Background
The immunopathogenesis of polycystic ovary syndrome (PCOS) is established.
However, the role of CD4
+ CD28
null in such patients is underinvestigated.
Aim
The aim of this study was to evaluate and compare CD4
+ CD28
null T cells in patients
with polycystic ovary (PCO) (with high androgen level and with normal androgen
level) and non-PCO patients.
Patients and methods
This study was carried out at Benha University Hospital. It included 100 PCO
patients and 50 controls selected from the gynecology and obstetrics outpatient
clinics. All included female patients were subjected to history taking and clinical
examination.
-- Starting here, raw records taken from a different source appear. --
`src/design/acr_pkg.sv`:
```
`timescale 1ns / 1ps

package acr_pkg;

  localparam int CACHE_ENTRIES = 16;
  localparam int IDX_W         = $clog2(CACHE_ENTRIES);
  localparam int TREE_LVLS     = IDX_W;
  localparam int TREE_W        = 2 ** IDX_W;
  localparam int LVL_W         = $clog2(TREE_LVLS + 1);

  localparam int PROTO_W = 32;
  localparam int HW_W    = 48;
  localparam int AGE_W   = 32;
  localparam int SLOT_W  = 4;

  localparam int QUEUE_DEPTH = 2;

  localparam logic OP_LOOKUP = 1'b0;
  localparam logic OP_LEARN  = 1'b1;

  typedef struct packed {
    logic               opcode;
    logic [PROTO_W-1:0] proto_addr;
    logic [HW_W-1:0]    hw_addr;
  } item_t;

  // Lowest set bit of a per-entry flag vector.
  function automatic logic [IDX_W-1:0] first_set(input logic [CACHE_ENTRIES-1:0] v);
    logic [IDX_W-1:0] r;
    r = '0;
    for (int k = CACHE_ENTRIES - 1; k >= 0; k--) begin
      if (v[k]) r = IDX_W'(k);
    end
    return r;
  endfunction

endpackage

```
`src/design/acr_front.sv`:
```
`timescale 1ns / 1ps

module acr_front import acr_pkg::*; (
  input  logic               clk,
  input  logic               rst_n,
  input  logic               in_valid,
  output logic               in_stall,
  input  logic               in_opcode,
  input  logic [PROTO_W-1:0] in_proto_addr,
  input  logic [HW_W-1:0]    in_hw_addr_in,
  output logic               q_valid,
  output item_t              q_item,
  input  logic               q_pop
);

  localparam int PTR_W = $clog2(QUEUE_DEPTH);
  localparam int CNT_W = $clog2(QUEUE_DEPTH + 1);

  item_t            slot_r [QUEUE_DEPTH];
  logic [PTR_W-1:0] wr_ptr_r, wr_ptr_nxt;
  logic [PTR_W-1:0] rd_ptr_r, rd_ptr_nxt;
  logic [CNT_W-1:0] cnt_r, cnt_nxt;
  logic             push;
  logic             pop;

  assign in_stall = (cnt_r == CNT_W'(QUEUE_DEPTH));
  assign q_valid  = (cnt_r != '0);
  assign q_item   = slot_r[rd_ptr_r];
  assign push     = in_valid && !in_stall;
  assign pop      = q_pop && q_valid;

  always_comb begin
    wr_ptr_nxt = wr_ptr_r;
    rd_ptr_nxt = rd_ptr_r;
    cnt_nxt    = cnt_r;
    if (push) begin
      wr_ptr_nxt = (wr_ptr_r == PTR_W'(QUEUE_DEPTH - 1)) ? '0 : wr_ptr_r + 1'b1;
    end
    if (pop) begin
      rd_ptr_nxt = (rd_ptr_r == PTR_W'(QUEUE_DEPTH - 1)) ? '0 : rd_ptr_r + 1'b1;
    end
    if (push && !pop) cnt_nxt = cnt_r + 1'b1;
    else if (!push && pop) cnt_nxt = cnt_r - 1'b1;
  end

  always_ff @(posedge clk) begin
    if (!rst_n) begin
      wr_ptr_r <= '0;
      rd_ptr_r <= '0;
      cnt_r    <= '0;
    end else begin
      wr_ptr_r <= wr_ptr_nxt;
      rd_ptr_r <= rd_ptr_nxt;
      cnt_r    <= cnt_nxt;
    end
  end

  always_ff @(posedge clk) begin
    if (push) begin
      slot_r[wr_ptr_r] <= '{opcode: in_opcode, proto_addr: in_proto_addr,
                            hw_addr: in_hw_addr_in};
    end
  end

endmodule

```
`src/design/acr_engine.sv`:
```
`timescale 1ns / 1ps

module acr_engine import acr_pkg::*; (
  input  logic              clk,
  input  logic              rst_n,
  input  logic              q_valid,
  input  item_t             q_item,
  output logic              q_pop,
  output logic              out_valid,
  input  logic              out_stall,
  output logic              out_hit,
  output logic [HW_W-1:0]   out_hw_addr_out,
  output logic [SLOT_W-1:0] out_slot_used
);

  localparam logic [2:0] ST_IDLE  = 3'd0;
  localparam logic [2:0] ST_MATCH = 3'd1;
  localparam logic [2:0] ST_FIND  = 3'd2;
  localparam logic [2:0] ST_MIN   = 3'd3;
  localparam logic [2:0] ST_EVICT = 3'd4;

  logic [2:0]               state_r, state_nxt;
  item_t                    cur_r;
  logic [CACHE_ENTRIES-1:0] valid_r;
  logic [PROTO_W-1:0]       proto_r [CACHE_ENTRIES];
  logic [HW_W-1:0]          hw_r    [CACHE_ENTRIES];
  logic [AGE_W-1:0]         age_r   [CACHE_ENTRIES];
  logic [AGE_W-1:0]         stamp_r, stamp_nxt;

  logic [CACHE_ENTRIES-1:0] match_r;
  logic [CACHE_ENTRIES-1:0] free_r;
  logic [AGE_W-1:0]         tage_r [TREE_W];
  logic [IDX_W-1:0]         tidx_r [TREE_W];
  logic [AGE_W-1:0]         tage_nxt [TREE_W];
  logic [IDX_W-1:0]         tidx_nxt [TREE_W];
  logic [LVL_W-1:0]         lvl_r, lvl_nxt;

  logic                     out_valid_r, out_valid_nxt;
  logic                     out_hit_r;
  logic [HW_W-1:0]          out_hw_r;
  logic [SLOT_W-1:0]        out_slot_r;

  logic                     found;
  logic                     any_free;
  logic [IDX_W-1:0]         match_slot;
  logic [IDX_W-1:0]         free_slot;
  logic                     wr_age;
  logic                     wr_data;
  logic [IDX_W-1:0]         wr_slot;
  logic                     res_set;
  logic                     res_hit;
  logic [HW_W-1:0]          res_hw;

  assign found      = |match_r;
  assign any_free   = |free_r;
  assign match_slot = first_set(match_r);
  assign free_slot  = first_set(free_r);
  assign stamp_nxt  = stamp_r + 1'b1;

  assign out_valid       = out_valid_r;
  assign out_hit         = out_hit_r;
  assign out_hw_addr_out = out_hw_r;
  assign out_slot_used   = out_slot_r;

  always_comb begin
    state_nxt = state_r;
    lvl_nxt   = lvl_r;
    q_pop     = 1'b0;
    wr_age    = 1'b0;
    wr_data   = 1'b0;
    wr_slot   = match_slot;
    res_set   = 1'b0;
    res_hit   = 1'b0;
    res_hw    = '0;
    case (state_r)
      ST_IDLE: begin
        if (q_valid && !out_valid_r) begin
          q_pop     = 1'b1;
          state_nxt = ST_MATCH;
        end
      end
      ST_MATCH: begin
        state_nxt = ST_FIND;
      end
      ST_FIND: begin
        if (cur_r.opcode == OP_LOOKUP) begin
          res_set   = 1'b1;
          state_nxt = ST_IDLE;
          if (found) begin
            wr_age  = 1'b1;
            res_hit = 1'b1;
            res_hw  = hw_r[match_slot];
          end
        end else if (found) begin
          wr_age    = 1'b1;
          wr_data   = 1'b1;
          res_set   = 1'b1;
          res_hit   = 1'b1;
          state_nxt = ST_IDLE;
        end else if (any_free) begin
          wr_age    = 1'b1;
          wr_data   = 1'b1;
          wr_slot   = free_slot;
          res_set   = 1'b1;
          state_nxt = ST_IDLE;
        end else begin
          lvl_nxt   = '0;
          state_nxt = ST_MIN;
        end
      end
      ST_MIN: begin
        lvl_nxt = lvl_r + 1'b1;
        if (lvl_r == LVL_W'(TREE_LVLS - 1)) state_nxt = ST_EVICT;
      end
      ST_EVICT: begin
        wr_age    = 1'b1;
        wr_data   = 1'b1;
        wr_slot   = tidx_r[0];
        res_set   = 1'b1;
        state_nxt = ST_IDLE;
      end
      default: begin
        state_nxt = ST_IDLE;
      end
    endcase
  end

  // One tree level per cycle; on equal ages keep the lower index.
  always_comb begin
    for (int j = 0; j < TREE_W; j++) begin
      tage_nxt[j] = tage_r[j];
      tidx_nxt[j] = tidx_r[j];
    end
    for (int j = 0; j < TREE_W / 2; j++) begin
      if (tage_r[2*j+1] < tage_r[2*j]) begin
        tage_nxt[j] = tage_r[2*j+1];
        tidx_nxt[j] = tidx_r[2*j+1];
      end else begin
        tage_nxt[j] = tage_r[2*j];
        tidx_nxt[j] = tidx_r[2*j];
      end
    end
  end

  always_comb begin
    out_valid_nxt = out_valid_r;
    if (res_set) out_valid_nxt = 1'b1;
    else if (out_valid_r && !out_stall) out_valid_nxt = 1'b0;
  end

  always_ff @(posedge clk) begin
    if (!rst_n) begin
      state_r     <= ST_IDLE;
      lvl_r       <= '0;
      stamp_r     <= '0;
      valid_r     <= '0;
      out_valid_r <= 1'b0;
      for (int k = 0; k < CACHE_ENTRIES; k++) age_r[k] <= '0;
    end else begin
      state_r     <= state_nxt;
      lvl_r       <= lvl_nxt;
      out_valid_r <= out_valid_nxt;
      if (wr_age) begin
        stamp_r        <= stamp_nxt;
        age_r[wr_slot] <= stamp_nxt;
      end
      if (wr_data) valid_r[wr_slot] <= 1'b1;
    end
  end

  always_ff @(posedge clk) begin
    if (q_pop) cur_r <= q_item;
    if (wr_data) begin
      proto_r[wr_slot] <= cur_r.proto_addr;
      hw_r[wr_slot]    <= cur_r.hw_addr;
    end
    if (state_r == ST_MATCH) begin
      for (int k = 0; k < CACHE_ENTRIES; k++) begin
        match_r[k] <= valid_r[k] && (proto_r[k] == cur_r.proto_addr);
        free_r[k]  <= !valid_r[k];
      end
      // Pad entries carry the largest age so a real entry always wins.
      for (int k = 0; k < TREE_W; k++) begin
        tage_r[k] <= (k < CACHE_ENTRIES) ? age_r[k % CACHE_ENTRIES] : '1;
        tidx_r[k] <= IDX_W'(k);
      end
    end else if (state_r == ST_MIN) begin
      for (int k = 0; k < TREE_W; k++) begin
        tage_r[k] <= tage_nxt[k];
        tidx_r[k] <= tidx_nxt[k];
      end
    end
    if (res_set) begin
      out_hit_r  <= res_hit;
      out_hw_r   <= res_hw;
      out_slot_r <= (cur_r.opcode == OP_LOOKUP && !found) ? '0 : SLOT_W'(wr_slot);
    end
  end

endmodule

```
`src/design/address_cache_lru.sv`:
```
`timescale 1ns / 1ps

// Fully associative cache from 32-bit protocol addresses to 48-bit hardware
// addresses with least-recently-used replacement over CACHE_ENTRIES slots.
// Each item yields exactly one result, in order. A two-entry input queue
// takes items while the lookup engine works, so in_stall rises only when
// the queue is full. The engine handles one item at a time: a lookup, or a
// learn that hits or finds a free slot, goes from the queue to out_valid
// through compare, resolve and result register; a learn that must evict
// runs the age minimum through a registered tree, one level per cycle,
// before the evicting write and the result register. The next item starts
// once the previous result has been taken. A lookup miss returns zeros and
// leaves the ages untouched.
module address_cache_lru import acr_pkg::*; (
  input  logic               clk,
  input  logic               rst_n,
  input  logic               in_valid,
  output logic               in_stall,
  input  logic               in_opcode,
  input  logic [PROTO_W-1:0] in_proto_addr,
  input  logic [HW_W-1:0]    in_hw_addr_in,
  output logic               out_valid,
  input  logic               out_stall,
  output logic               out_hit,
  output logic [HW_W-1:0]    out_hw_addr_out,
  output logic [SLOT_W-1:0]  out_slot_used
);

  logic  q_valid;
  item_t q_item;
  logic  q_pop;

  acr_front u_front (
    .clk           (clk),
    .rst_n         (rst_n),
    .in_valid      (in_valid),
    .in_stall      (in_stall),
    .in_opcode     (in_opcode),
    .in_proto_addr (in_proto_addr),
    .in_hw_addr_in (in_hw_addr_in),
    .q_valid       (q_valid),
    .q_item        (q_item),
    .q_pop         (q_pop)
  );

  acr_engine u_engine (
    .clk             (clk),
    .rst_n           (rst_n),
    .q_valid         (q_valid),
    .q_item          (q_item),
    .q_pop           (q_pop),
    .out_valid       (out_valid),
    .out_stall       (out_stall),
    .out_hit         (out_hit),
    .out_hw_addr_out (out_hw_addr_out),
    .out_slot_used   (out_slot_used)
  );

endmodule

```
Transvaginal ultrasound was performed to confirm the ultrasonic
criteria of PCOS. Hormonal profile included the evaluation of thyroid-stimulating
hormone, prolactin, dehydroepiandrostendione-S total testosterone, lipid profile,
and fasting blood glucose. Finally, total lymphocytic count, CD4 T cell, and CD4+
CD28null frequency were evaluated.
Results
Ovarian volume was significantly increased in higher and normal androgen
subgroups (11.18±1.31 and 10.53±0.84) when compared with the control group
(7.15±1.66). Immunological profile revealed that there was a significant increase in
total lymphocyte count and CD4+ CD28null in the study group when compared with
the control group. In addition, there was a significant increase in total lymphocyte
count and CD4+ CD28null in both higher and lower androgen subgroups when
compared with the control group. Finally, there was a significant increase in CD4+
CD28null in higher androgen when compared with lower androgen subgroup (3.15
vs. 2.73, respectively).
Conclusion
There was a higher expression of CD4+ CD28null T cells in PCOS, especially with
hyperandrogenic state. |